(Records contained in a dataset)
From an optimization exercise on the open Yosys and OpenROAD flow, aimed at small area, a short achievable clock period and few clock cycles per item; shortcuts taken in it are not production practice. Only simulation tests tie the RTL to the original design; equivalence was not proved. Power figures rest on the tool's default switching activity, not on a simulated workload.

== exp/maple ==
## xv_pivot
module xv_pivot (
    input  wire        clk,
    input  wire        rst,
    input  wire        in_valid,
    output wire        in_ready,
    input  wire [63:0] in_p,
    input  wire [63:0] in_th,
    input  wire [7:0]  in_fs,
    input  wire [7:0]  in_fd,
    input  wire        in_sx32,
    input  wire        in_dx32,
    input  wire        in_rsq,
    input  wire        in_sat,
    output reg         out_valid,
    output wire [63:0] out_q,
    output reg  [3:0]  out_flags
);
Size: ~4,100 cells after synthesis, ~300 flip-flops, roughly 220 I/O pins, roughly 35,000 µm² of cells after synthesis.
==> flow/config.mk <==
export PLATFORM = sky130hd
export DESIGN_NAME = xv_pivot
export DESIGN_NICKNAME = xv_pivot
export VERILOG_FILES = /design/flow/design.v
export SDC_FILE = /design/flow/constraint.sdc
export NUM_CORES = 4
export LEC_CHECK = 0
export CAP_MARGIN = 20
export CORE_MARGIN = 2
export CORE_UTILIZATION = 40
export SETUP_SLACK_MARGIN = 4
export SLEW_MARGIN = 20
==> flow/constraint.sdc <==
create_clock -name core_clock -period 9.0 [get_ports {clk}]
set_input_delay 1.8000 -clock core_clock [delete_from_list [all_inputs] [get_ports {clk}]]
set_output_delay 1.8000 -clock core_clock [all_outputs]
set_load 0.01 [all_outputs]
standard.sh (not shown) runs the stock make flow with config.mk's settings and CLKGATE_MAP_FILE= SYNTH_SCRIPT=/design/flow/synth_recipe.tcl, a recipe that flattens the netlist after the stock synthesis.
==> flow/flow/run.sh <==
#!/bin/bash
# The standard layout, with plain buffers (instead of delay cells) on the ports.
set -euo pipefail
bash standard.sh "BUFFER_PORTS_ARGS=-buffer_cell sky130_fd_sc_hd__buf_2" finish > standard_make.log 2>&1
exp/maple: flow completed, timing, DRC and antenna clean
Testbench counts of exp/maple, summed over its fixed seeds: cycles 53,002, items 1,600.
Relative to exp/maple, the following input files were edited for exp/onyx:
==> flow/flow/run.sh <==
#!/bin/bash
# The standard layout, with plain buffers (instead of delay cells) on the ports, timing repair
# free to resize cells across footprints and aimed 6 ns below the clock period; clock tree of clkbuf_8, denser placement.
set -euo pipefail
bash standard.sh "BUFFER_PORTS_ARGS=-buffer_cell sky130_fd_sc_hd__buf_2" "MATCH_CELL_FOOTPRINT=0" "SETUP_SLACK_MARGIN=6" finish > standard_make.log 2>&1
--- a/flow/config.mk
+++ b/flow/config.mk
@@ -6,7 +6,9 @@
 export NUM_CORES = 4
 export LEC_CHECK = 0
-export CAP_MARGIN = 20
+export CAP_MARGIN = 10
 export CORE_MARGIN = 2
-export CORE_UTILIZATION = 40
-export SETUP_SLACK_MARGIN = 4
-export SLEW_MARGIN = 20
+export CORE_UTILIZATION = 55
+export CTS_BUF_LIST = sky130_fd_sc_hd__clkbuf_8
+export SETUP_SLACK_MARGIN = 5
+export SLEW_MARGIN = 10
+export TNS_END_PERCENT = 0
Findings:
- Diff exp/maple -> exp/onyx: critical path depth now sits higher, mux share of post-synthesis cell area now sits at about the same level, post-CTS clock slew at the launch and capture registers of the worst setup and hold paths now sits at about the same level, final standard cell utilization of the core now sits higher, worst path setup slack after routing now sits higher.
- Area of the core region: exp/onyx vs exp/maple down about 27%
- Between exp/maple and exp/onyx, via count is higher for exp/onyx, exp/maple comes in under that.
- Hold slack in exp/onyx is 0.010 ns lower than in exp/maple
- Compare exp/maple and exp/onyx | wire length of the first global-routing pass lower: exp/maple
What exp/amber does differently from exp/onyx at the input level:
==> flow/flow/run.sh <==
#!/bin/bash
# The standard layout, with plain buffers (instead of delay cells) on the ports, and timing
# repair free to resize cells across footprints.
set -euo pipefail
bash standard.sh "BUFFER_PORTS_ARGS=-buffer_cell sky130_fd_sc_hd__buf_2" "MATCH_CELL_FOOTPRINT=0" finish > standard_make.log 2>&1
==> flow/config.mk <==
export PLATFORM = sky130hd
export DESIGN_NAME = xv_pivot
export DESIGN_NICKNAME = xv_pivot
export VERILOG_FILES = /design/flow/design.v
export SDC_FILE = /design/flow/constraint.sdc
export NUM_CORES = 4
export LEC_CHECK = 0
export CAP_MARGIN = 20
export CORE_MARGIN = 2
export CORE_UTILIZATION = 40
export SETUP_SLACK_MARGIN = 4
export SLEW_MARGIN = 20
Results
- Cell count delta for exp/amber relative to exp/onyx: 3.0% higher
- Taking exp/onyx as the reference, in exp/amber utilization now smaller, switching portion of total power shrank by 1.3 points.
- The standard cells in exp/amber occupy less silicon area than those in exp/onyx do.
- Sequential share of layout area in exp/amber is 1.0 points higher than in exp/onyx
- exp/amber improves on exp/onyx in highest ir drop seen on vdd.
- The share of total power in the clock network in exp/amber sits 2.0 points above the value recorded for exp/onyx.
- Summary: with exp/onyx as the reference, number of placement rows in exp/amber moved up by more than 10%.

========
Another version of the RTL of xv_pivot (not shown whole).
For scale: ~4,300 cells after synthesis, about 300 flip-flops, roughly 220 I/O pins.
clock: 9.0 ns
lec_check: 0
cap_margin: 20
core_margin: 2
core_utilization: 40
setup_slack_margin: 5
slew_margin: 20
run.sh (not shown) runs the stock make flow with config.mk's settings and CLKGATE_MAP_FILE= SYNTH_SCRIPT=/design/flow/synth_recipe.tcl, a recipe that flattens the netlist after the stock synthesis.
Stock flow here: none of the scripts above is used.
The baseline produced a clean layout.
Testbench counts at the start, summed over its fixed seeds: cycles 53,002, items 1,600.
Next try:
--- a/flow/config.mk
+++ b/flow/config.mk
@@ -11 +11 @@
-export SETUP_SLACK_MARGIN = 5
+export SETUP_SLACK_MARGIN = 4
After rerunning: Global-route usage goes down by 1.4 points; final cell count goes down by about 3.3%; cell area goes down by 9.6%; clock-buffer cell count is unchanged; core utilization goes down by 4.9 points; worst hold slack degrades by 4.8 ps; wire length goes down by about 7%; synthesized area does not change.

========
## willow
The RTL this note starts from:
==> flow/design.v <==
module xv_pivot (
    input  wire        clk,
    input  wire        rst,
    input  wire        in_valid,
    output wire        in_ready,
    input  wire [63:0] in_p,
    input  wire [63:0] in_th,
    input  wire [7:0]  in_fs,
    input  wire [7:0]  in_fd,
    input  wire        in_sx32,
    input  wire        in_dx32,
    input  wire        in_rsq,
    input  wire        in_sat,
    output reg         out_valid,
    output wire [63:0] out_q,
    output reg  [3:0]  out_flags
);
    localparam [1:0] S_IDLE = 2'd0, S_DIV = 2'd2, S_FIN = 2'd3;
    reg [1:0]  state;
    reg        first;         
    reg        sqf;           
    reg        bad;           
    reg        nv;
    reg        dx32, rsq, sat;
    reg signed [9:0] e;
    reg [5:0]  msb;           
    reg        pow2;
    reg [62:0] d;             
    reg [64:0] rem;           
    reg [5:0]  k;             
    reg [1:0]  qb;            
    reg        sq_en;         
    reg [63:0] srem;          
    reg [63:0] res;           
    reg        spec;
    reg [3:0]  sfl;
    assign in_ready  = (state == S_IDLE) || (state == S_FIN);
    assign out_q     = res;
    wire   nx        = (rem != 65'd0) || (srem != 64'd0);
    wire lo_z  = (in_p[30:0] == 31'd0);
    wire hi_z  = (in_p[62:32] == 31'd0);
    wire lt31  = (in_p[30:0] < in_th[30:0]);
    wire lt32s = (in_p[31] & ~in_th[31]) | ((in_p[31] == in_th[31]) & lt31);    
    wire lt32u = (~in_p[31] & in_th[31]) | ((in_p[31] == in_th[31]) & lt31);    
    wire lthi  = ($signed(in_p[63:32]) < $signed(in_th[63:32]));
    wire lt64  = lthi | ((in_p[63:32] == in_th[63:32]) & lt32u);
    wire p_nar = in_sx32 ? (in_p[31] & lo_z) : (in_p[63] & hi_z & ~in_p[31] & lo_z);
    wire t_nar = in_sx32 ? (in_th[31:0] == 32'h8000_0000) : (in_th == 64'h8000_0000_0000_0000);
    wire a_nv  = in_sx32 ? (in_p[31] | lo_z | lt32s)
                         : (in_p[63] | (hi_z & ~in_p[31] & lo_z) | lt64);
    wire signed [9:0] fs10 = {{2{in_fs[7]}}, in_fs};
    wire signed [9:0] fd10 = {{2{in_fd[7]}}, in_fd};
    wire signed [9:0] a_e  = (in_rsq ? fd10 + fd10 : fd10) + fs10;
    wire [62:0] a_d  = {in_sx32 ? 32'd0 : in_p[62:31], in_p[30:0]};
    wire [62:0] sm1  = a_d | (a_d >> 1);
    wire [62:0] sm2  = sm1 | (sm1 >> 2);
    wire [62:0] sm4  = sm2 | (sm2 >> 4);
    wire [62:0] sm8  = sm4 | (sm4 >> 8);
    wire [62:0] sm16 = sm8 | (sm8 >> 16);
    wire [62:0] sm32 = sm16 | (sm16 >> 32);
    wire [62:0] above = sm32 >> 1;            
    wire [62:0] lead  = a_d & ~above;
    reg  [63:0] t_any, t_mul;
    integer    lv, ix;
    reg        a_multi;
    always @* begin
        t_any = {1'b0, a_d};
        t_mul = 64'd0;
        for (lv = 1; lv < 64; lv = lv * 2)
            for (ix = 0; ix + lv < 64; ix = ix + 2 * lv) begin
                t_mul[ix] = t_mul[ix] | t_mul[ix + lv] | (t_any[ix] & t_any[ix + lv]);
                t_any[ix] = t_any[ix] | t_any[ix + lv];
            end
        a_multi = t_mul[0];
    end
    reg  [5:0]  a_msb;
    integer c;
    always @* begin
        a_msb = 6'd0;
        for (c = 0; c < 63; c = c + 1)
            a_msb = a_msb | (lead[c] ? c[5:0] : 6'd0);
    end
    wire [64:0] a_rem;
    genvar g;
    generate
        for (g = 0; g < 65; g = g + 1) begin : g_rem
            wire up = (g >= 1 && g <= 63) ? lead[g - 1] : 1'b0;
            wire at = (g <= 62) ? lead[g] : 1'b0;
            assign a_rem[g] = (g % 2 == 0 ? !a_e[0] : a_e[0]) & (at | up);
        end
    endgenerate
    wire signed [9:0] s  = e - $signed({4'd0, msb});
    wire [5:0]  kc = first ? s[6:1] : k;      
    wire signed [9:0] kk = rsq ? (dx32 ? 10'sd61 : 10'sd125) : (dx32 ? 10'sd30 : 10'sd62);
    wire under = s[9];
    wire over  = (s > kk + 10'sd1) || ((s == kk + 10'sd1) && pow2);
    wire [63:0] nar_code = dx32 ? 64'h0000_0000_8000_0000 : 64'h8000_0000_0000_0000;
    wire [63:0] max_code = dx32 ? 64'h0000_0000_7FFF_FFFF : 64'h7FFF_FFFF_FFFF_FFFF;
    wire [65:0] x3  = {1'b0, rem};
    wire [65:0] y3  = ~{2'b00, d, 1'b0};
    wire [65:0] z3  = ~{3'b000, d};
    wire [65:0] s3  = x3 ^ y3 ^ z3;
    wire [65:0] c3  = {(x3[64:0] & y3[64:0]) | (x3[64:0] & z3[64:0]) | (y3[64:0] & z3[64:0]), 1'b1};
    wire [65:0] r3  = s3 + c3 + 66'd1;
    wire [65:0] r1  = {1'b0, rem} - {3'b000, d};
    wire [65:0] r2  = {1'b0, rem} - {2'b00, d, 1'b0};
    wire        ge1 = !r1[65], ge2 = !r2[65], ge3 = !r3[65];
    wire [1:0]  qd  = ge3 ? 2'd3 : ge2 ? 2'd2 : {1'b0, ge1};
    wire [62:0] rem_nx = ge3 ? r3[62:0] : ge2 ? r2[62:0] : ge1 ? r1[62:0] : rem[62:0];
    wire [65:0] srem2    = {srem, qb};
    wire [65:0] trial    = {res[63:0], 2'b01};
    wire [66:0] srem_sub = {1'b0, srem2} - {1'b0, trial};
    wire        r_one    = !srem_sub[66];
    wire [63:0] srem_nx  = r_one ? srem_sub[63:0] : srem2[63:0];
    always @(posedge clk) begin
        if (rst) begin
            state     <= S_IDLE;
            sqf       <= 1'b0;
            sq_en     <= 1'b0;
            out_valid <= 1'b0;
        end else begin
            sq_en     <= 1'b0;
            out_valid <= (state == S_FIN);
            if (state == S_FIN)
                out_flags <= spec ? sfl : {1'b0, nx, nx && (res == 64'd0), 1'b0};
            case (state)
                S_IDLE, S_FIN: begin
                    if (in_valid) begin
                        d     <= a_d;
                        bad   <= p_nar || t_nar || a_nv;
                        nv    <= !(p_nar || t_nar);
                        e     <= a_e;
                        msb   <= a_msb;
                        pow2  <= !a_multi;
                        dx32  <= in_dx32;
                        rsq   <= in_rsq;
                        sat   <= in_sat;
                        rem   <= a_rem;
                        qb    <= 2'b00;
                        srem  <= 64'd0;
                        first <= 1'b1;
                        state <= S_DIV;
                    end else
                        state <= S_IDLE;
                end
                S_DIV: begin
                    if (!sqf) begin
                        rem <= {rem_nx, 2'b00};
                        k   <= kc - 6'd1;
                        qb  <= qd;
                        sq_en <= rsq;
                        if (!rsq)
                            res <= {res[61:0], qd};
                        if (kc == 6'd0) begin
                            if (rsq) sqf <= 1'b1;
                            else     state <= S_FIN;
                        end
                    end else begin
                        sqf   <= 1'b0;
                        state <= S_FIN;
                    end
                    if (sq_en) begin
                        srem <= srem_nx;
                        res  <= {res[62:0], r_one};
                    end
                    if (first) begin
                        first <= 1'b0;
                        spec  <= 1'b1;
                        if (bad) begin
                            res   <= nar_code;
                            sfl   <= {nv, 3'b000};
                            sqf   <= 1'b0;
                            state <= S_FIN;
                        end else if (under) begin
                            res   <= 64'd0;
                            sfl   <= 4'b0110;
                            sqf   <= 1'b0;
                            state <= S_FIN;
                        end else if (over) begin
                            res   <= sat ? nar_code : max_code;
                            sfl   <= 4'b0101;
                            sqf   <= 1'b0;
                            state <= S_FIN;
                        end else begin
                            res   <= rsq ? 64'd0 : {62'd0, qd};
                            spec  <= 1'b0;
                        end
                    end
                end
                default: state <= S_IDLE;
            endcase
        end
    end
endmodule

• **Requirement**: From the data above, copy out every line with the string "lead" in it.

• **Output for this exercise**:
    wire [62:0] lead  = a_d & ~above;
            a_msb = a_msb | (lead[c] ? c[5:0] : 6'd0);
            wire up = (g >= 1 && g <= 63) ? lead[g - 1] : 1'b0;
            wire at = (g <= 62) ? lead[g] : 1'b0;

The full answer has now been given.